§ **Directions**
Would you output all the data exactly as it stands?

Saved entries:
╭──
What follows belongs to an exercise in optimizing a design on an open flow for small area and few clock cycles per item; a production flow would make more cautious choices. In this exercise RTL edits were held to simulation tests only and were not proved equivalent to the original. Power is estimated from default activity; no workload was simulated.

try-cedar:
## asp_top
module asp_top (
    input  logic                          pclk,
    input  logic                          rst,
    input  logic [8-1:0]    paddr,
    input  logic                          psel,
    input  logic                          penable,
    input  logic                          pwrite,
    input  logic [64-1:0]        pwdata,
    output logic [64-1:0]        prdata,
    output logic                          pready,
    output logic                          pslverr,
    output mem_chan_pkg::host_addr_t      host_address,
    output logic                          host_read,
    input  logic                          host_waitrequest,
    input  mem_chan_pkg::mem_word_t       host_readdata,
    input  logic                          host_readdatavalid,
    output mem_chan_pkg::lmem_addr_t      lmem_address,
    output logic                          lmem_write,
    output mem_chan_pkg::mem_word_t       lmem_writedata,
    input  logic                          lmem_waitrequest,
    output logic                          job_done
);
Size in the first run: ~1100 cells after synthesis, roughly 350 flip-flops, ~330 I/O pins, about 14000 um^2 of cells after synthesis.
clock: 5.0 ns
lec_check: 0
cap_margin: 5
core_margin: 2
core_utilization: 60
slew_margin: 5
standard.sh (not shown) runs the stock make flow with config.mk's settings and CLKGATE_MAP_FILE= SYNTH_SCRIPT=/design/flow/synth_recipe.tcl, a recipe that flattens the netlist after the stock synthesis.
==> flow/flow/run.sh <==
#!/bin/bash
# Standard ORFS layout with two changes to how it is built:
#  - each port gets a sky130 buf_1 as its port buffer instead of the
#    default delay-cell buffer
#  - the clock tree is built from small clock buffers without dummy loads
set -euo pipefail
export BUFFER_PORTS_ARGS="-buffer_cell sky130_fd_sc_hd__buf_1"
export CTS_ARGS="-sink_clustering_enable -repair_clock_nets -dont_use_dummy_load -buf_list {sky130_fd_sc_hd__clkbuf_8} -sink_clustering_size 20 -sink_clustering_max_diameter 60"
bash standard.sh finish > standard_flow.log 2>&1
Testbench counts of try-cedar, summed over its fixed seeds: cycles 21,085, words 10,274.
#### Input delta (try-fjord over try-cedar)
# try-cedar
export LEC_CHECK = 0
export CAP_MARGIN = 5
export CORE_MARGIN = 2
export CORE_UTILIZATION = 60
export SLEW_MARGIN = 5
create_clock -name core_clock -period 5.0 [get_ports {pclk}]
# try-fjord
export LEC_CHECK = 0
export CAP_MARGIN = 20
export CORE_MARGIN = 2
export CORE_UTILIZATION = 60
export SLEW_MARGIN = 20
create_clock -name core_clock -period 5.0 [get_ports {pclk}]
diff --git a/flow/flow/run.sh b/flow/flow/run.sh
--- a/flow/flow/run.sh
+++ b/flow/flow/run.sh
@@ -8 +8 @@
-export CTS_ARGS="-sink_clustering_enable -repair_clock_nets -dont_use_dummy_load -buf_list {sky130_fd_sc_hd__clkbuf_8} -sink_clustering_size 20 -sink_clustering_max_diameter 60"
+export CTS_ARGS="-sink_clustering_enable -repair_clock_nets -dont_use_dummy_load -buf_list {sky130_fd_sc_hd__clkbuf_4} -sink_clustering_size 12 -sink_clustering_max_diameter 40"
try-fjord vs try-cedar, instance count: try-fjord higher
[diff] final design area excluding fillers, try-fjord relative to try-cedar: improvement
The worst-case hold slack of try-fjord was superior to that of try-cedar.
try-fjord vs. try-cedar: post-cts resize count now sits at about the same level, met1 capacity usage during global routing now sits lower.
The following lists how try-yarrow was set up differently from try-fjord:
# try-fjord
export LEC_CHECK = 0
export CAP_MARGIN = 20
export CORE_MARGIN = 2
export CORE_UTILIZATION = 60
export SLEW_MARGIN = 20
create_clock -name core_clock -period 5.0 [get_ports {pclk}]
# try-yarrow
export LEC_CHECK = 0
export CAP_MARGIN = 20
export CORE_MARGIN = 2
export CORE_UTILIZATION = 40
export SLEW_MARGIN = 20
create_clock -name core_clock -period 5.0 [get_ports {pclk}]
diff --git a/flow/flow/run.sh b/flow/flow/run.sh
--- a/flow/flow/run.sh
+++ b/flow/flow/run.sh
@@ -8 +8 @@
-export CTS_ARGS="-sink_clustering_enable -repair_clock_nets -dont_use_dummy_load -buf_list {sky130_fd_sc_hd__clkbuf_4} -sink_clustering_size 12 -sink_clustering_max_diameter 40"
+export CTS_ARGS="-sink_clustering_enable -repair_clock_nets -dont_use_dummy_load -buf_list {sky130_fd_sc_hd__clkbuf_8} -sink_clustering_size 20 -sink_clustering_max_diameter 60"
--- outcome ---
Going from try-fjord to try-yarrow, the count of H-tree levels built during CTS was found to have gone down by 1. Diff try-fjord -> try-yarrow: internal power component rose by 120 uW, setup slack of the critical path after layout fell by 0.13 ns, clock period minus final worst setup slack rose by 0.13 ns, proportion of power drawn by combinational gates stayed essentially flat, power rose by about 3%.
Edits applied to the flow inputs when going from try-yarrow to try-harbor:
diff --git a/flow/flow/run.sh b/flow/flow/run.sh
--- a/flow/flow/run.sh
+++ b/flow/flow/run.sh
@@ -8 +8 @@
-export CTS_ARGS="-sink_clustering_enable -repair_clock_nets -dont_use_dummy_load -buf_list {sky130_fd_sc_hd__clkbuf_8} -sink_clustering_size 20 -sink_clustering_max_diameter 60"
+export CTS_ARGS="-sink_clustering_enable -repair_clock_nets -dont_use_dummy_load -buf_list {sky130_fd_sc_hd__clkbuf_8} -sink_clustering_size 15 -sink_clustering_max_diameter 50"
The insertion delay of the later-clocked pin in the worst-skew pair reported for try-harbor is smaller than that of try-yarrow by 0.05 ns.
Re final cell utilization of the core: try-yarrow and try-harbor aren't equal, and the higher value belongs to try-harbor.
Final wirelength went up slightly going from try-yarrow to try-harbor.
Delta (try-harbor minus try-yarrow): power drawn by the clock network has increased, part of the total power dissipated in combinational logic has remained practically unchanged, sequential share of power has decreased.
The switching power of try-harbor exceeds that of try-yarrow by 37 uW.

* * *

Another version of the RTL of asp_top (not shown whole).
Size: about 1100 cells after synthesis, ~350 flip-flops, ~330 I/O pins, about 15000 um^2 of cells after synthesis.
export LEC_CHECK = 0
export CAP_MARGIN = 20
export CORE_MARGIN = 2
export CORE_UTILIZATION = 40
export SLEW_MARGIN = 20
create_clock -name core_clock -period 5.0 [get_ports {pclk}]
==> flow/flow/run.sh <==
#!/bin/bash
# Standard ORFS layout with two changes to how it is built:
#  - each port gets a sky130 buf_1 as its port buffer instead of the
#    default delay-cell buffer
#  - the clock tree is built from small clock buffers without dummy loads
set -euo pipefail
export BUFFER_PORTS_ARGS="-buffer_cell sky130_fd_sc_hd__buf_1"
export CTS_ARGS="-sink_clustering_enable -repair_clock_nets -dont_use_dummy_load -buf_list {sky130_fd_sc_hd__clkbuf_8 sky130_fd_sc_hd__clkbuf_16} -sink_clustering_size 20 -sink_clustering_max_diameter 60"
bash standard.sh finish > standard_flow.log 2>&1
The starting point ran to the end with no violations.
Testbench counts at the start, summed over its fixed seeds: cycles 21,085, words 10,274.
╰──
§ **Result below**
What follows belongs to an exercise in optimizing a design on an open flow for small area and few clock cycles per item; a production flow would make more cautious choices. In this exercise RTL edits were held to simulation tests only and were not proved equivalent to the original. Power is estimated from default activity; no workload was simulated.

try-cedar:
## asp_top
module asp_top (
    input  logic                          pclk,
    input  logic                          rst,
    input  logic [8-1:0]    paddr,
    input  logic                          psel,
    input  logic                          penable,
    input  logic                          pwrite,
    input  logic [64-1:0]        pwdata,
    output logic [64-1:0]        prdata,
    output logic                          pready,
    output logic                          pslverr,
    output mem_chan_pkg::host_addr_t      host_address,
    output logic                          host_read,
    input  logic                          host_waitrequest,
    input  mem_chan_pkg::mem_word_t       host_readdata,
    input  logic                          host_readdatavalid,
    output mem_chan_pkg::lmem_addr_t      lmem_address,
    output logic                          lmem_write,
    output mem_chan_pkg::mem_word_t       lmem_writedata,
    input  logic                          lmem_waitrequest,
    output logic                          job_done
);
Size in the first run: ~1100 cells after synthesis, roughly 350 flip-flops, ~330 I/O pins, about 14000 um^2 of cells after synthesis.
clock: 5.0 ns
lec_check: 0
cap_margin: 5
core_margin: 2
core_utilization: 60
slew_margin: 5
standard.sh (not shown) runs the stock make flow with config.mk's settings and CLKGATE_MAP_FILE= SYNTH_SCRIPT=/design/flow/synth_recipe.tcl, a recipe that flattens the netlist after the stock synthesis.
==> flow/flow/run.sh <==
#!/bin/bash
# Standard ORFS layout with two changes to how it is built:
#  - each port gets a sky130 buf_1 as its port buffer instead of the
#    default delay-cell buffer
#  - the clock tree is built from small clock buffers without dummy loads
set -euo pipefail
export BUFFER_PORTS_ARGS="-buffer_cell sky130_fd_sc_hd__buf_1"
export CTS_ARGS="-sink_clustering_enable -repair_clock_nets -dont_use_dummy_load -buf_list {sky130_fd_sc_hd__clkbuf_8} -sink_clustering_size 20 -sink_clustering_max_diameter 60"
bash standard.sh finish > standard_flow.log 2>&1
Testbench counts of try-cedar, summed over its fixed seeds: cycles 21,085, words 10,274.
#### Input delta (try-fjord over try-cedar)
# try-cedar
export LEC_CHECK = 0
export CAP_MARGIN = 5
export CORE_MARGIN = 2
export CORE_UTILIZATION = 60
export SLEW_MARGIN = 5
create_clock -name core_clock -period 5.0 [get_ports {pclk}]
# try-fjord
export LEC_CHECK = 0
export CAP_MARGIN = 20
export CORE_MARGIN = 2
export CORE_UTILIZATION = 60
export SLEW_MARGIN = 20
create_clock -name core_clock -period 5.0 [get_ports {pclk}]
diff --git a/flow/flow/run.sh b/flow/flow/run.sh
--- a/flow/flow/run.sh
+++ b/flow/flow/run.sh
@@ -8 +8 @@
-export CTS_ARGS="-sink_clustering_enable -repair_clock_nets -dont_use_dummy_load -buf_list {sky130_fd_sc_hd__clkbuf_8} -sink_clustering_size 20 -sink_clustering_max_diameter 60"
+export CTS_ARGS="-sink_clustering_enable -repair_clock_nets -dont_use_dummy_load -buf_list {sky130_fd_sc_hd__clkbuf_4} -sink_clustering_size 12 -sink_clustering_max_diameter 40"
try-fjord vs try-cedar, instance count: try-fjord higher
[diff] final design area excluding fillers, try-fjord relative to try-cedar: improvement
The worst-case hold slack of try-fjord was superior to that of try-cedar.
try-fjord vs. try-cedar: post-cts resize count now sits at about the same level, met1 capacity usage during global routing now sits lower.
The following lists how try-yarrow was set up differently from try-fjord:
# try-fjord
export LEC_CHECK = 0
export CAP_MARGIN = 20
export CORE_MARGIN = 2
export CORE_UTILIZATION = 60
export SLEW_MARGIN = 20
create_clock -name core_clock -period 5.0 [get_ports {pclk}]
# try-yarrow
export LEC_CHECK = 0
export CAP_MARGIN = 20
export CORE_MARGIN = 2
export CORE_UTILIZATION = 40
export SLEW_MARGIN = 20
create_clock -name core_clock -period 5.0 [get_ports {pclk}]
diff --git a/flow/flow/run.sh b/flow/flow/run.sh
--- a/flow/flow/run.sh
+++ b/flow/flow/run.sh
@@ -8 +8 @@
-export CTS_ARGS="-sink_clustering_enable -repair_clock_nets -dont_use_dummy_load -buf_list {sky130_fd_sc_hd__clkbuf_4} -sink_clustering_size 12 -sink_clustering_max_diameter 40"
+export CTS_ARGS="-sink_clustering_enable -repair_clock_nets -dont_use_dummy_load -buf_list {sky130_fd_sc_hd__clkbuf_8} -sink_clustering_size 20 -sink_clustering_max_diameter 60"
--- outcome ---
Going from try-fjord to try-yarrow, the count of H-tree levels built during CTS was found to have gone down by 1. Diff try-fjord -> try-yarrow: internal power component rose by 120 uW, setup slack of the critical path after layout fell by 0.13 ns, clock period minus final worst setup slack rose by 0.13 ns, proportion of power drawn by combinational gates stayed essentially flat, power rose by about 3%.
Edits applied to the flow inputs when going from try-yarrow to try-harbor:
diff --git a/flow/flow/run.sh b/flow/flow/run.sh
--- a/flow/flow/run.sh
+++ b/flow/flow/run.sh
@@ -8 +8 @@
-export CTS_ARGS="-sink_clustering_enable -repair_clock_nets -dont_use_dummy_load -buf_list {sky130_fd_sc_hd__clkbuf_8} -sink_clustering_size 20 -sink_clustering_max_diameter 60"
+export CTS_ARGS="-sink_clustering_enable -repair_clock_nets -dont_use_dummy_load -buf_list {sky130_fd_sc_hd__clkbuf_8} -sink_clustering_size 15 -sink_clustering_max_diameter 50"
The insertion delay of the later-clocked pin in the worst-skew pair reported for try-harbor is smaller than that of try-yarrow by 0.05 ns.
Re final cell utilization of the core: try-yarrow and try-harbor aren't equal, and the higher value belongs to try-harbor.
Final wirelength went up slightly going from try-yarrow to try-harbor.
Delta (try-harbor minus try-yarrow): power drawn by the clock network has increased, part of the total power dissipated in combinational logic has remained practically unchanged, sequential share of power has decreased.
The switching power of try-harbor exceeds that of try-yarrow by 37 uW.

* * *

Another version of the RTL of asp_top (not shown whole).
Size: about 1100 cells after synthesis, ~350 flip-flops, ~330 I/O pins, about 15000 um^2 of cells after synthesis.
export LEC_CHECK = 0
export CAP_MARGIN = 20
export CORE_MARGIN = 2
export CORE_UTILIZATION = 40
export SLEW_MARGIN = 20
create_clock -name core_clock -period 5.0 [get_ports {pclk}]
==> flow/flow/run.sh <==
#!/bin/bash
# Standard ORFS layout with two changes to how it is built:
#  - each port gets a sky130 buf_1 as its port buffer instead of the
#    default delay-cell buffer
#  - the clock tree is built from small clock buffers without dummy loads
set -euo pipefail
export BUFFER_PORTS_ARGS="-buffer_cell sky130_fd_sc_hd__buf_1"
export CTS_ARGS="-sink_clustering_enable -repair_clock_nets -dont_use_dummy_load -buf_list {sky130_fd_sc_hd__clkbuf_8 sky130_fd_sc_hd__clkbuf_16} -sink_clustering_size 20 -sink_clustering_max_diameter 60"
bash standard.sh finish > standard_flow.log 2>&1
The starting point ran to the end with no violations.
Testbench counts at the start, summed over its fixed seeds: cycles 21,085, words 10,274.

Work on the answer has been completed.